#### [SUPPLIED DATA]
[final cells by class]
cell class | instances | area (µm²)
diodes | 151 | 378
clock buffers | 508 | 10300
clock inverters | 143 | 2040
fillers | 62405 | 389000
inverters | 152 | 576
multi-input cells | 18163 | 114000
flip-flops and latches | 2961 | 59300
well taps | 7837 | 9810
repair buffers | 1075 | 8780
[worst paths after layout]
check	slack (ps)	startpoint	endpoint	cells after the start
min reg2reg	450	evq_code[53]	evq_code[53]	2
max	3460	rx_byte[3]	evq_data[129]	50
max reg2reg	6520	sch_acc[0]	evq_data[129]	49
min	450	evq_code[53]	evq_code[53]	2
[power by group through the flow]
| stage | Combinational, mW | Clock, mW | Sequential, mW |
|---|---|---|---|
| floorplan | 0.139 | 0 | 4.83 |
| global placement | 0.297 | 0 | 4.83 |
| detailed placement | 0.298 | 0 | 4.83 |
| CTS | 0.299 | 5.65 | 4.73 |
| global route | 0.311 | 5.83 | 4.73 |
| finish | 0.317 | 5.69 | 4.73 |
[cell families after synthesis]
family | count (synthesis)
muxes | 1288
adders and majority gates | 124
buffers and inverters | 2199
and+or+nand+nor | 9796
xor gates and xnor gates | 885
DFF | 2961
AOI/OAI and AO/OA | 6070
From an optimization exercise on the open Yosys and OpenROAD flow, aimed at small area, a short achievable clock period and few clock cycles; shortcuts taken in it are not production practice.
Where RTL was checked, it was by simulation tests only, not by an equivalence proof against the original.
No functional check of the RTL was part of runs 6 and 7.
Power figures rest on the tool's default switching activity, not on a simulated workload.

**design/flow/design.v**
```verilog
module vfdc (
    input  wire          clk,
    input  wire          rst,               
    input  wire          cfg_layout_b,      
    input  wire          cfg_halt_policy,   
    input  wire          in_valid,
    input  wire [31:0]   in_data,
    output wire          in_ready,
    output reg           out_valid,
    output reg  [2:0]    out_st,
    output reg  [1:0]    out_kind,
    output reg  [2:0]    out_acc,
    output reg  [23:0]   out_frame24,
    output reg  [7:0]    out_computed,
    output reg           out_msg_valid,
    output reg  [7:0]    out_msg_len,
    output wire [2039:0] out_msg_data,
    output reg           out_key_valid,
    output wire [7:0]    out_key_code,
    output wire [4:0]    out_key_flags,
    output wire          viol,
    output wire          halt
);
    localparam [2:0] ST_OK       = 3'd0;
    localparam [2:0] ST_CSUM     = 3'd1;
    localparam [2:0] ST_INV_META = 3'd2;
    localparam [2:0] ST_INV_DATA = 3'd3;
    localparam [2:0] ST_HALTED   = 3'd4;
    localparam [1:0] K_DECL = 2'd0;
    localparam [1:0] K_EOM  = 2'd1;
    localparam [1:0] K_DATA = 2'd2;
    localparam [1:0] K_KEY  = 2'd3;
    localparam [2:0] A_NONE       = 3'd0;
    localparam [2:0] A_DECLARED   = 3'd1;
    localparam [2:0] A_APPENDED   = 3'd2;
    localparam [2:0] A_IGNORED    = 3'd3;
    localparam [2:0] A_COMPLETED  = 3'd4;
    localparam [2:0] A_TERMINATED = 3'd5;
    assign in_ready = 1'b1;
    reg        s0_valid;
    reg [23:0] s0_raw;
    reg [2:0]  s0_pc;           
    always @(posedge clk) begin
        if (rst)
            s0_valid <= 1'b0;
        else
            s0_valid <= in_valid;
        s0_raw <= in_data[23:0];
        s0_pc  <= {2'd0, in_data[4]} + {2'd0, in_data[3]} + {2'd0, in_data[2]}
                + {2'd0, in_data[1]} + {2'd0, in_data[0]};
    end
    wire [23:0] raw = s0_raw;
    wire       a_meta    = raw[23];
    wire [3:0] a_type    = raw[22:19];
    wire [3:0] a_seq     = raw[18:15];
    wire [6:0] a_csum    = raw[14:8];
    wire [7:0] a_payload = raw[7:0];
    wire [3:0] b_seq     = raw[23:20];
    wire [6:0] b_csum    = raw[19:13];
    wire [7:0] b_key     = raw[12:5];
    wire [4:0] b_flags   = raw[4:0];
    wire cs_0 = raw[0] ^ raw[19];
    wire cs_1 = raw[0] & raw[19];
    wire cs_2 = raw[1] ^ raw[20];
    wire cs_3 = raw[1] & raw[20];
    wire cs_4 = raw[2] ^ raw[21];
    wire cs_5 = raw[2] & raw[21];
    wire cs_6 = raw[3] ^ raw[22];
    wire cs_7 = raw[3] & raw[22];
    wire cs_8 = cs_0 ^ raw[15];
    wire cs_9 = cs_0 & raw[15];
    wire cs_10 = cs_1 ^ cs_2 ^ raw[16];
    wire cs_11 = (cs_1 & cs_2) | (cs_1 & raw[16]) | (cs_2 & raw[16]);
    wire cs_12 = cs_3 ^ cs_4 ^ raw[17];
    wire cs_13 = (cs_3 & cs_4) | (cs_3 & raw[17]) | (cs_4 & raw[17]);
    wire cs_14 = cs_5 ^ cs_6 ^ raw[18];
    wire cs_15 = (cs_5 & cs_6) | (cs_5 & raw[18]) | (cs_6 & raw[18]);
    wire cs_16 = cs_7 ^ raw[4];
    wire cs_17 = cs_7 & raw[4];
    wire cs_18 = (cs_9 & cs_10) | ((cs_9 ^ cs_10) & cs_8 & raw[23]);
    wire cs_19 = ~(cs_11 ^ cs_12 ^ raw[8] ^ cs_18);
    wire cs_20 = (cs_13 ^ cs_14 ^ raw[9]) ~^ ((cs_11 & cs_12) | ((cs_11 ^ cs_12) & ~raw[8]));
    wire cs_21 = (cs_15 ^ cs_16 ^ raw[10]) ~^ ((cs_13 & cs_14) | ((cs_13 ^ cs_14) & ~raw[9]));
    wire cs_22 = (cs_17 ^ raw[5] ^ raw[11]) ~^ ((cs_15 & cs_16) | ((cs_15 ^ cs_16) & ~raw[10]));
    wire cs_23 = (raw[6] ^ 1'b0 ^ raw[12]) ~^ ((cs_17 & raw[5]) | ((cs_17 ^ raw[5]) & ~raw[11]));
    wire cs_24 = (raw[7] ^ 1'b0 ^ raw[13]) ~^ ((raw[6] & 1'b0) | ((raw[6] ^ 1'b0) & ~raw[12]));
    wire cs_25 = (1'b0 ^ 1'b0 ^ raw[14]) ~^ ((raw[7] & 1'b0) | ((raw[7] ^ 1'b0) & ~raw[13]));
    wire a_ok = cs_19 & cs_20 & cs_21 & cs_22 & cs_23 & cs_24 & cs_25;
    wire cs_26 = raw[20] ^ raw[5];
    wire cs_27 = raw[20] & raw[5];
    wire cs_28 = raw[21] ^ raw[6] ^ s0_pc[1];
    wire cs_29 = (raw[21] & raw[6]) | (raw[21] & s0_pc[1]) | (raw[6] & s0_pc[1]);
    wire cs_30 = raw[22] ^ raw[7] ^ s0_pc[2];
    wire cs_31 = (raw[22] & raw[7]) | (raw[22] & s0_pc[2]) | (raw[7] & s0_pc[2]);
    wire cs_32 = raw[23] ^ raw[8];
    wire cs_33 = raw[23] & raw[8];
    wire cs_34 = cs_26 ^ s0_pc[0];
    wire cs_35 = cs_26 & s0_pc[0];
    wire cs_36 = cs_27 ^ cs_28 ^ raw[14];
    wire cs_37 = (cs_27 & cs_28) | (cs_27 & raw[14]) | (cs_28 & raw[14]);
    wire cs_38 = cs_29 ^ cs_30 ^ raw[15];
    wire cs_39 = (cs_29 & cs_30) | (cs_29 & raw[15]) | (cs_30 & raw[15]);
    wire cs_40 = cs_31 ^ cs_32 ^ raw[16];
    wire cs_41 = (cs_31 & cs_32) | (cs_31 & raw[16]) | (cs_32 & raw[16]);
    wire cs_42 = cs_33 ^ raw[9] ^ raw[17];
    wire cs_43 = (cs_33 & raw[9]) | (cs_33 & raw[17]) | (raw[9] & raw[17]);
    wire cs_44 = raw[10] ^ raw[18];
    wire cs_45 = raw[10] & raw[18];
    wire cs_46 = cs_34 & raw[13];
    wire cs_47 = cs_35 & cs_36;
    wire cs_48 = cs_37 & cs_38;
    wire cs_49 = cs_34 ^ raw[13];
    wire cs_50 = cs_35 ^ cs_36;
    wire cs_51 = cs_37 ^ cs_38;
    wire cs_52 = cs_47 | (cs_50 & cs_46);
    wire cs_53 = cs_48 | (cs_51 & cs_47) | (cs_51 & cs_50 & cs_46);
    wire cs_54 = cs_49 & (cs_50 ^ cs_46) & (cs_51 ^ cs_52);
    wire cs_55 = ~raw[19];
    wire cs_56 = ~cs_54;
    wire cs_57 = ~(cs_39 ^ cs_40 ^ raw[13] ^ cs_53);
    wire cs_58 = (cs_41 ^ cs_42 ^ raw[14]) ~^ ((cs_39 & cs_40) | ((cs_39 ^ cs_40) & ~raw[13]));
    wire cs_59 = (cs_43 ^ cs_44 ^ raw[15]) ~^ ((cs_41 & cs_42) | ((cs_41 ^ cs_42) & ~raw[14]));
    wire cs_60 = (cs_45 ^ raw[11] ^ raw[16]) ~^ ((cs_43 & cs_44) | ((cs_43 ^ cs_44) & ~raw[15]));
    wire cs_61 = (raw[12] ^ 1'b0 ^ raw[17]) ~^ ((cs_45 & raw[11]) | ((cs_45 ^ raw[11]) & ~raw[16]));
    wire cs_62 = (1'b0 ^ 1'b0 ^ raw[18]) ~^ ((raw[12] & 1'b0) | ((raw[12] ^ 1'b0) & ~raw[17]));
    wire b_ok = cs_55 & cs_56 & cs_57 & cs_58 & cs_59 & cs_60 & cs_61 & cs_62;
    wire [8:0] a_sum = {8'd0, a_meta} + {5'd0, a_type} + {5'd0, a_seq} + {1'b0, a_payload};
    wire [5:0] b_r   = {4'd0, b_key[7:6]} + {3'd0, b_key[5:3]} + {3'd0, b_key[2:0]}
                     + {2'd0, b_seq} + {3'd0, s0_pc};
    reg        s1_valid;
    reg [23:0] s1_raw;
    reg [8:0]  s1_sum;          
    reg        s1_ok;
    reg        s1_decl;         
    reg        s1_eom;
    reg        s1_data;
    always @(posedge clk) begin
        if (rst)
            s1_valid <= 1'b0;
        else
            s1_valid <= s0_valid;
        s1_raw  <= raw;
        s1_sum  <= cfg_layout_b ? {3'd0, b_r} : a_sum;
        s1_ok   <= cfg_layout_b ? b_ok : a_ok;
        s1_decl <= ~cfg_layout_b &  a_meta & (a_type == 4'h0);
        s1_eom  <= ~cfg_layout_b &  a_meta & (a_type == 4'hF);
        s1_data <= ~cfg_layout_b & ~a_meta & (a_type == 4'h0);
    end
    reg  [7:0] len_q;           
    reg  [7:0] rem_q;           
    reg        room_q;          
    reg        last_q;          
    reg        viol_q;
    reg        halt_q;
    assign viol = viol_q;
    assign halt = halt_q;
    wire [7:0] p_payload = s1_raw[7:0];
    wire run     = s1_valid & ~halt_q;           
    wire a_go    = run & s1_ok;                  
    wire do_decl = a_go & s1_decl;
    wire do_eom  = a_go & s1_eom;
    wire do_wr   = a_go & s1_data & room_q;
    wire do_bad  = a_go & ~cfg_layout_b & ~s1_decl & ~s1_eom & ~s1_data;
    wire [7:0] len_inc = len_q + 8'd1;
    reg  [2:0] st;
    reg  [1:0] kind;
    reg  [2:0] acc;
    reg        emit_msg;
    reg  [7:0] msg_len;
    always @(*) begin
        st       = ST_OK;
        kind     = K_DECL;
        acc      = A_NONE;
        emit_msg = 1'b0;
        msg_len  = len_q;
        if (halt_q) begin
            st = ST_HALTED;
        end else if (!s1_ok) begin
            st = ST_CSUM;
        end else if (cfg_layout_b) begin
            kind = K_KEY;
        end else if (s1_decl) begin
            acc = A_DECLARED;
        end else if (s1_eom) begin
            kind     = K_EOM;
            acc      = A_TERMINATED;
            emit_msg = 1'b1;
        end else if (s1_data) begin
            kind = K_DATA;
            if (!room_q) begin
                acc = A_IGNORED;
            end else if (last_q) begin
                acc      = A_COMPLETED;
                emit_msg = 1'b1;
                msg_len  = len_inc;
            end else begin
                acc = A_APPENDED;
            end
        end else begin
            st = s1_raw[23] ? ST_INV_META : ST_INV_DATA;
        end
    end
    always @(posedge clk) begin
        if (rst) begin
            len_q  <= 8'd0;
            rem_q  <= 8'd0;
            room_q <= 1'b0;
            last_q <= 1'b0;
            viol_q <= 1'b0;
            halt_q <= 1'b0;
        end else begin
            if (do_decl) begin
                len_q  <= 8'd0;
                rem_q  <= p_payload;
                room_q <= (p_payload != 8'd0);
                last_q <= (p_payload == 8'd1);
            end else if (do_eom || (do_wr && last_q)) begin
                len_q  <= 8'd0;
                rem_q  <= 8'd0;
                room_q <= 1'b0;
                last_q <= 1'b0;
            end else if (do_wr) begin
                len_q  <= len_inc;
                rem_q  <= rem_q - 8'd1;
                last_q <= (rem_q == 8'd2);
            end
            if (do_bad) begin
                viol_q <= 1'b1;
                if (cfg_halt_policy)
                    halt_q <= 1'b1;
            end
        end
    end
    wire [5:0] s2_r   = s1_sum[5:0];
    wire [2:0] b_r7   = (s2_r >= 6'd35) ? 3'd5 : (s2_r >= 6'd28) ? 3'd4 :
                        (s2_r >= 6'd21) ? 3'd3 : (s2_r >= 6'd14) ? 3'd2 :
                        (s2_r >= 6'd7)  ? 3'd1 : 3'd0;
    wire [1:0] b_k2   = s1_raw[12:11];
    wire [2:0] b_k1   = s1_raw[10:8];
    wire [5:0] b_q    = {1'b0, b_k2, 3'd0} + {4'd0, b_k2} + {3'd0, b_k1} + {3'd0, b_r7};
    wire [7:0] s2_computed = cfg_layout_b ? {2'b00, b_q} : {1'b0, s1_sum[8:2]};
    always @(posedge clk) begin
        if (rst)
            out_valid <= 1'b0;
        else
            out_valid <= s1_valid;
        out_st        <= st;
        out_kind      <= kind;
        out_acc       <= acc;
        out_frame24   <= s1_raw;
        out_computed  <= halt_q ? 8'd0 : s2_computed;
        out_msg_valid <= emit_msg;
        out_msg_len   <= msg_len;
        out_key_valid <= ~halt_q & s1_ok & cfg_layout_b;
    end
    assign out_key_code  = out_frame24[12:5];
    assign out_key_flags = out_frame24[4:0];
    wire clr = do_decl;
    genvar gi;
    generate
        for (gi = 0; gi < 255; gi = gi + 1) begin : g_buf
            reg  [7:0] buf_q;
            wire       we = do_wr & (len_q == gi);
            always @(posedge clk)
                buf_q <= (buf_q & {8{~clr}}) | (p_payload & {8{we}});
            assign out_msg_data[gi*8 +: 8] = buf_q;
        end
    endgenerate
endmodule
```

#### [WORK INSTRUCTION]
Set down exactly the lines of the data above, beginning with the line that has "family | count (synthesis)" and ending with the line that has "AOI/OAI and AO/OA | 6070", and no others.

#### [ANSWER BELOW]
family | count (synthesis)
muxes | 1288
adders and majority gates | 124
buffers and inverters | 2199
and+or+nand+nor | 9796
xor gates and xnor gates | 885
DFF | 2961
AOI/OAI and AO/OA | 6070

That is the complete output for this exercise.